** Work request **
What is the number of lines in these records that hold the word "localparam"? Reply with that number alone.

** Source data **
+-------+

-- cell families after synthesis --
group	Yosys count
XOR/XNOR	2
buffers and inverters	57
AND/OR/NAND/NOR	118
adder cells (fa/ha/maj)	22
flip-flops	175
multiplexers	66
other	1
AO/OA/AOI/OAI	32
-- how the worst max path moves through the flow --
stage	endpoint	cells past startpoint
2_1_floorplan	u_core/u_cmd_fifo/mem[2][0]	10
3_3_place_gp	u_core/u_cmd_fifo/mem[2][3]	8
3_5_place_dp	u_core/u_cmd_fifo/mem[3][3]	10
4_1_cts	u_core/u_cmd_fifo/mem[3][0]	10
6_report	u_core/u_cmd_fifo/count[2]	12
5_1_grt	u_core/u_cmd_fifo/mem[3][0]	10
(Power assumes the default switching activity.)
### src/rtl/traffic_light_ctrl.sv
// traffic_light_ctrl: intersection sequencer that loads and starts the seconds timer,
// drives both streets' lights and the WALK lamp, and serves the sensor and walk button.
`default_nettype none

module traffic_light_ctrl #(
    parameter int T_BASE = 6,
    parameter int T_EXT  = 3,
    parameter int T_YEL  = 2,
    parameter int T_WALK = 5
) (
    input  logic       clock,
    input  logic       reset,
    input  logic       sensor,
    input  logic       walk_btn,
    input  logic       expired,
    output logic       start_timer,
    output logic [4:0] value,
    output logic [2:0] main_light,
    output logic [2:0] side_light,
    output logic       walk,
    output logic [2:0] state_dbg
);

    typedef enum logic [2:0] {
        MG   = 3'd0,
        MY   = 3'd1,
        SG   = 3'd2,
        SGX  = 3'd3,
        SY   = 3'd4,
        WALK = 3'd5
    } state_t;

    state_t     state;
    state_t     next_state;
    logic       go;
    logic [4:0] next_value;
    logic       set_ext;
    logic       clr_ext;
    logic [2:0] next_main;
    logic [2:0] next_side;
    logic       next_walk;
    logic       walk_pending;
    logic       ext_used;
    logic       armed;
    logic       arm_pre;
    logic       fresh;

    // Expiry is honoured only once armed, i.e. two cycles after the start pulse.
    always_comb begin
        go         = 1'b0;
        next_state = state;
        next_value = value;
        set_ext    = 1'b0;
        clr_ext    = 1'b0;
        if (fresh) begin
            go         = 1'b1;
            next_state = MG;
            next_value = 5'(T_BASE);
        end else if (armed && expired) begin
            go = 1'b1;
            case (state)
                MG: begin
                    if (sensor || walk_pending) begin
                        next_state = MY;
                        next_value = 5'(T_YEL);
                    end else begin
                        next_state = MG;
                        next_value = 5'(T_BASE);
                    end
                end
                MY: begin
                    next_state = SG;
                    next_value = 5'(T_BASE);
                    clr_ext    = 1'b1;
                end
                SG: begin
                    if (sensor && !ext_used) begin
                        next_state = SGX;
                        next_value = 5'(T_EXT);
                        set_ext    = 1'b1;
                    end else begin
                        next_state = SY;
                        next_value = 5'(T_YEL);
                    end
                end
                SGX: begin
                    next_state = SY;
                    next_value = 5'(T_YEL);
                end
                SY: begin
                    if (walk_pending) begin
                        next_state = WALK;
                        next_value = 5'(T_WALK);
                    end else begin
                        next_state = MG;
                        next_value = 5'(T_BASE);
                    end
                end
                default: begin
                    next_state = MG;
                    next_value = 5'(T_BASE);
                end
            endcase
        end
    end

    always_comb begin
        next_main = 3'b100;
        next_side = 3'b100;
        next_walk = 1'b0;
        case (next_state)
            MG:      next_main = 3'b001;
            MY:      next_main = 3'b010;
            SG, SGX: next_side = 3'b001;
            SY:      next_side = 3'b010;
            WALK:    next_walk = 1'b1;
            default: next_main = 3'b100;
        endcase
    end

    always_ff @(posedge clock) begin
        if (reset) begin
            state        <= MG;
            main_light   <= 3'b001;
            side_light   <= 3'b100;
            walk         <= 1'b0;
            start_timer  <= 1'b0;
            value        <= 5'd0;
            walk_pending <= 1'b0;
            ext_used     <= 1'b0;
            armed        <= 1'b0;
            arm_pre      <= 1'b0;
            fresh        <= 1'b1;
        end else begin
            fresh       <= 1'b0;
            start_timer <= go;
            if (go) begin
                state      <= next_state;
                value      <= next_value;
                main_light <= next_main;
                side_light <= next_side;
                walk       <= next_walk;
                armed      <= 1'b0;
                arm_pre    <= 1'b0;
            end else begin
                arm_pre <= start_timer;
                armed   <= armed | arm_pre;
            end
            // Entering WALK consumes the request; a press in that same cycle is absorbed.
            if (go && next_state == WALK)
                walk_pending <= 1'b0;
            else if (walk_btn)
                walk_pending <= 1'b1;
            if (set_ext)
                ext_used <= 1'b1;
            else if (clr_ext)
                ext_used <= 1'b0;
        end
    end

    assign state_dbg = state;

endmodule

`default_nettype wire
## src/rtl/mips_pkg.sv

```systemverilog
// Shared definitions for the MIPS datapath: ALUop memory codes, MEM-stage FSM
// encoding and timeout counter width.
package mips_pkg;

  localparam logic [5:0] ALUOP_LB  = 6'h20;
  localparam logic [5:0] ALUOP_LH  = 6'h21;
  localparam logic [5:0] ALUOP_LW  = 6'h23;
  localparam logic [5:0] ALUOP_LBU = 6'h24;
  localparam logic [5:0] ALUOP_LHU = 6'h25;
  localparam logic [5:0] ALUOP_SB  = 6'h28;
  localparam logic [5:0] ALUOP_SH  = 6'h29;
  localparam logic [5:0] ALUOP_SW  = 6'h2B;

  localparam int TO_CNT_W = 8;

  typedef enum logic {
    IDLE   = 1'b0,
    ACCESS = 1'b1
  } mem_state_t;

endpackage

```

## src/rtl/mem_align.sv

```systemverilog
// Combinational lane steering for the data-memory port: byte enables, store
// replication, load extraction/extension and misalignment. Sub-word support under MEM_SUBWORD_EN.
import mips_pkg::*;

module mem_align (
  input  logic [5:0]  alu_op,
  input  logic [1:0]  addr_lo,
  input  logic        is_read,
  input  logic [31:0] store_data,
  input  logic [31:0] rdata,
  output logic [3:0]  be,
  output logic [31:0] wdata,
  output logic [31:0] load_data,
  output logic        misaligned
);

`ifdef MEM_SUBWORD_EN
  logic        is_byte;
  logic        is_half;
  logic        is_signed;
  logic [7:0]  lane_b;
  logic [15:0] lane_h;

  // Load codes only count for reads and store codes only for writes.
  always_comb begin
    is_byte   = 1'b0;
    is_half   = 1'b0;
    is_signed = 1'b0;
    if (is_read) begin
      case (alu_op)
        ALUOP_LB:  begin is_byte = 1'b1; is_signed = 1'b1; end
        ALUOP_LBU: is_byte = 1'b1;
        ALUOP_LH:  begin is_half = 1'b1; is_signed = 1'b1; end
        ALUOP_LHU: is_half = 1'b1;
        default:   ;
      endcase
    end else begin
      case (alu_op)
        ALUOP_SB: is_byte = 1'b1;
        ALUOP_SH: is_half = 1'b1;
        default:  ;
      endcase
    end
  end

  always_comb begin
    case (addr_lo)
      2'd0:    lane_b = rdata[7:0];
      2'd1:    lane_b = rdata[15:8];
      2'd2:    lane_b = rdata[23:16];
      default: lane_b = rdata[31:24];
    endcase
    lane_h = addr_lo[1] ? rdata[31:16] : rdata[15:0];
  end

  always_comb begin
    be         = 4'hF;
    wdata      = store_data;
    load_data  = rdata;
    misaligned = |addr_lo;
    if (is_byte) begin
      be         = 4'b0001 << addr_lo;
      wdata      = {4{store_data[7:0]}};
      load_data  = {{24{is_signed & lane_b[7]}}, lane_b};
      misaligned = 1'b0;
    end else if (is_half) begin
      be         = addr_lo[1] ? 4'b1100 : 4'b0011;
      wdata      = {2{store_data[15:0]}};
      load_data  = {{16{is_signed & lane_h[15]}}, lane_h};
      misaligned = addr_lo[0];
    end
  end
`else
  logic unused_sel;

  assign be         = 4'hF;
  assign wdata      = store_data;
  assign load_data  = rdata;
  assign misaligned = |addr_lo;
  assign unused_sel = ^{alu_op, is_read};
`endif

endmodule

```

## src/rtl/mem_wb_stage.sv

```systemverilog
// MEM stage with a multi-cycle ready/req data-memory port, upstream stall, access
// timeout and the MEM/WB register. Optional sub-word accesses with MEM_SUBWORD_EN.
import mips_pkg::*;

module mem_wb_stage #(
  parameter int TIMEOUT_CYCLES = 255
) (
  input  logic        clk,
  input  logic        reset,
  input  logic [31:0] alu_result,
  input  logic [31:0] read_data2,
  input  logic [4:0]  dest_reg,
  input  logic        memRead,
  input  logic        memWrite,
  input  logic        MemtoReg,
  input  logic        RegWrite,
  input  logic [5:0]  ALUop,
  input  logic        dmem_ready,
  input  logic [31:0] dmem_rdata,
  output logic        dmem_req,
  output logic        dmem_we,
  output logic [31:0] dmem_addr,
  output logic [31:0] dmem_wdata,
  output logic [3:0]  dmem_be,
  output logic        stall,
  output logic [31:0] read_data_out,
  output logic [31:0] alu_result_out,
  output logic [4:0]  dest_reg_out,
  output logic        MemtoReg_out,
  output logic        RegWrite_out,
  output logic        mem_err
);

  localparam logic [TO_CNT_W-1:0] TO_LAST = TO_CNT_W'(TIMEOUT_CYCLES - 1);

  mem_state_t          state_reg;
  logic [TO_CNT_W-1:0] cnt_reg;
  logic                access;
  logic                in_access;
  logic                misaligned;
  logic                timeout;
  logic [31:0]         load_data;

  assign access    = memRead | memWrite;
  assign in_access = (state_reg == ACCESS);
  assign timeout   = in_access & ~dmem_ready & (cnt_reg == TO_LAST);
  assign stall     = (~in_access & access & ~misaligned) | (in_access & ~dmem_ready & ~timeout);

  // Port fields come straight from EX/MEM, which the stall keeps frozen during ACCESS.
  assign dmem_req  = in_access;
  assign dmem_we   = memWrite & ~memRead;
  assign dmem_addr = {alu_result[31:2], 2'b00};

  mem_align u_align (
    .alu_op     (ALUop),
    .addr_lo    (alu_result[1:0]),
    .is_read    (memRead),
    .store_data (read_data2),
    .rdata      (dmem_rdata),
    .be         (dmem_be),
    .wdata      (dmem_wdata),
    .load_data  (load_data),
    .misaligned (misaligned)
  );

  always_ff @(posedge clk or posedge reset) begin
    if (reset) begin
      state_reg      <= IDLE;
      cnt_reg        <= '0;
      mem_err        <= 1'b0;
      read_data_out  <= '0;
      alu_result_out <= '0;
      dest_reg_out   <= '0;
      MemtoReg_out   <= 1'b0;
      RegWrite_out   <= 1'b0;
    end else begin
      // A bubble unless one of the branches below retires the instruction.
      read_data_out  <= '0;
      alu_result_out <= '0;
      dest_reg_out   <= '0;
      MemtoReg_out   <= 1'b0;
      RegWrite_out   <= 1'b0;
      case (state_reg)
        IDLE: begin
          if (!access) begin
            alu_result_out <= alu_result;
            dest_reg_out   <= dest_reg;
            MemtoReg_out   <= MemtoReg;
            RegWrite_out   <= RegWrite;
          end else if (misaligned) begin
            mem_err <= 1'b1;
          end else begin
            state_reg <= ACCESS;
            cnt_reg   <= '0;
          end
        end
        ACCESS: begin
          cnt_reg <= cnt_reg + 1'b1;
          if (dmem_ready) begin
            state_reg      <= IDLE;
            read_data_out  <= memRead ? load_data : 32'h0;
            alu_result_out <= alu_result;
            dest_reg_out   <= dest_reg;
            MemtoReg_out   <= MemtoReg;
            RegWrite_out   <= RegWrite;
          end else if (timeout) begin
            state_reg <= IDLE;
            mem_err   <= 1'b1;
          end
        end
        default: state_reg <= IDLE;
      endcase
    end
  end

endmodule

```
`src/rtl/priority_irq_encoder.sv`:
```
// Registered N-input priority encoder with sticky, edge-latched pending requests.
// Optional rotating priority is enabled by defining ROUND_ROBIN_EN.
module priority_irq_encoder #(
    parameter int N     = 8,
    parameter int IDX_W = 3,
    parameter int CNT_W = 8
) (
    input  logic             clk,
    input  logic             rst_n,
    input  logic [N-1:0]     req,
    input  logic             out_ack,
    output logic [IDX_W-1:0] out_idx,
    output logic             out_valid,
    output logic [N-1:0]     pend,
    output logic             any,
    output logic [CNT_W-1:0] drop_cnt
);
    localparam int PC_W  = $clog2(N + 1);
    localparam int SUM_W = CNT_W + PC_W + 1;

    typedef enum logic {IDLE = 1'b0, SHOW = 1'b1} state_t;

    state_t           state;
    state_t           state_d;
    logic [N-1:0]     req_q;
    logic [N-1:0]     ev;
    logic [N-1:0]     clr;
    logic [N-1:0]     lost;
    logic [N-1:0]     pend_d;
    logic [IDX_W-1:0] idx_d;
    logic [IDX_W-1:0] sel;
    logic [PC_W-1:0]  lost_cnt;
    logic [SUM_W-1:0] drop_sum;
    logic [CNT_W-1:0] drop_d;
    logic             ack_fire;

    // Handshake: out_idx is held while out_valid=1; a transfer happens on a
    // clock edge where out_valid & out_ack are both 1. out_ack is ignored otherwise.
    assign out_valid = (state == SHOW);
    assign any       = |pend;

    always_comb begin
        ack_fire = out_valid & out_ack;
        ev       = req & ~req_q;
        clr      = '0;
        for (int i = 0; i < N; i++) begin
            clr[i] = ack_fire && (out_idx == IDX_W'(i));
        end
        // An edge on a bit being cleared re-arms it rather than counting as lost.
        lost     = ev & pend & ~clr;
        pend_d   = ev | (pend & ~clr);
        lost_cnt = '0;
        for (int i = 0; i < N; i++) begin
            lost_cnt = lost_cnt + PC_W'(lost[i]);
        end
        drop_sum = SUM_W'(drop_cnt) + SUM_W'(lost_cnt);
        if (drop_sum > SUM_W'({CNT_W{1'b1}})) begin
            drop_d = '1;
        end else begin
            drop_d = drop_sum[CNT_W-1:0];
        end
    end

`ifdef ROUND_ROBIN_EN
    logic [IDX_W-1:0] ptr;
    logic [IDX_W-1:0] ptr_d;
    logic [IDX_W-1:0] rr_j;

    // Scan ptr, ptr-1, ... with wrap; the last hit assigned (offset 0) wins.
    always_comb begin
        sel  = '0;
        rr_j = '0;
        for (int off = N - 1; off >= 0; off--) begin
            rr_j = IDX_W'((int'(ptr) - off + N) % N);
            if (pend[rr_j]) begin
                sel = rr_j;
            end
        end
    end

    always_comb begin
        ptr_d = ptr;
        if (ack_fire) begin
            ptr_d = (out_idx == '0) ? IDX_W'(N - 1) : out_idx - IDX_W'(1);
        end
    end

    always_ff @(posedge clk) begin
        if (!rst_n) begin
            ptr <= IDX_W'(N - 1);
        end else begin
            ptr <= ptr_d;
        end
    end
`else
    always_comb begin
        sel = '0;
        for (int i = 0; i < N; i++) begin
            if (pend[i]) begin
                sel = IDX_W'(i);
            end
        end
    end
`endif

    // Selection looks at the registered pend, so a new edge takes two cycles to show.
    always_comb begin
        state_d = state;
        idx_d   = out_idx;
        case (state)
            IDLE: begin
                if (any) begin
                    idx_d   = sel;
                    state_d = SHOW;
                end
            end
            SHOW: begin
                if (out_ack) begin
                    idx_d   = '0;
                    state_d = IDLE;
                end
            end
            default: begin
                idx_d   = '0;
                state_d = IDLE;
            end
        endcase
    end

    always_ff @(posedge clk) begin
        if (!rst_n) begin
            state    <= IDLE;
            out_idx  <= '0;
            pend     <= '0;
            req_q    <= '0;
            drop_cnt <= '0;
        end else begin
            state    <= state_d;
            out_idx  <= idx_d;
            pend     <= pend_d;
            req_q    <= req;
            drop_cnt <= drop_d;
        end
    end

endmodule
```
`config.mk`:
```
export PLATFORM = sky130hd
export DESIGN_NAME = priority_irq_encoder
export DESIGN_NICKNAME = d
export VERILOG_FILES = /design/src/rtl/priority_irq_encoder.sv
export SDC_FILE = /design/constraint.sdc
export NUM_CORES = 1
export LEC_CHECK = 0
export ABC_AREA = 1
export BUFFER_PORTS_ARGS = -buffer_cell sky130_fd_sc_hd__buf_2
export CAP_MARGIN = 20
export CORE_UTILIZATION = 50
export DETAILED_ROUTE_END_ITERATION = 6
export GPL_TIMING_DRIVEN = 0
export PLACE_DENSITY = 0.75
export SLEW_MARGIN = 20
export SYNTH_ARGS = -nofsm -noshare
export SYNTH_HDL_FRONTEND = slang
export SYNTH_SLANG_ARGS = --single-unit
```
`constraint.sdc`:
```
create_clock -name clk -period 4.8 [get_ports clk]
set_clock_uncertainty 0.1 [all_clocks]
set_input_delay 0.48 -clock clk [delete_from_list [all_inputs] [get_ports clk]]
set_output_delay 0.48 -clock clk [all_outputs]
set_load 0.1 [all_outputs]
```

+-------+

** Response **
12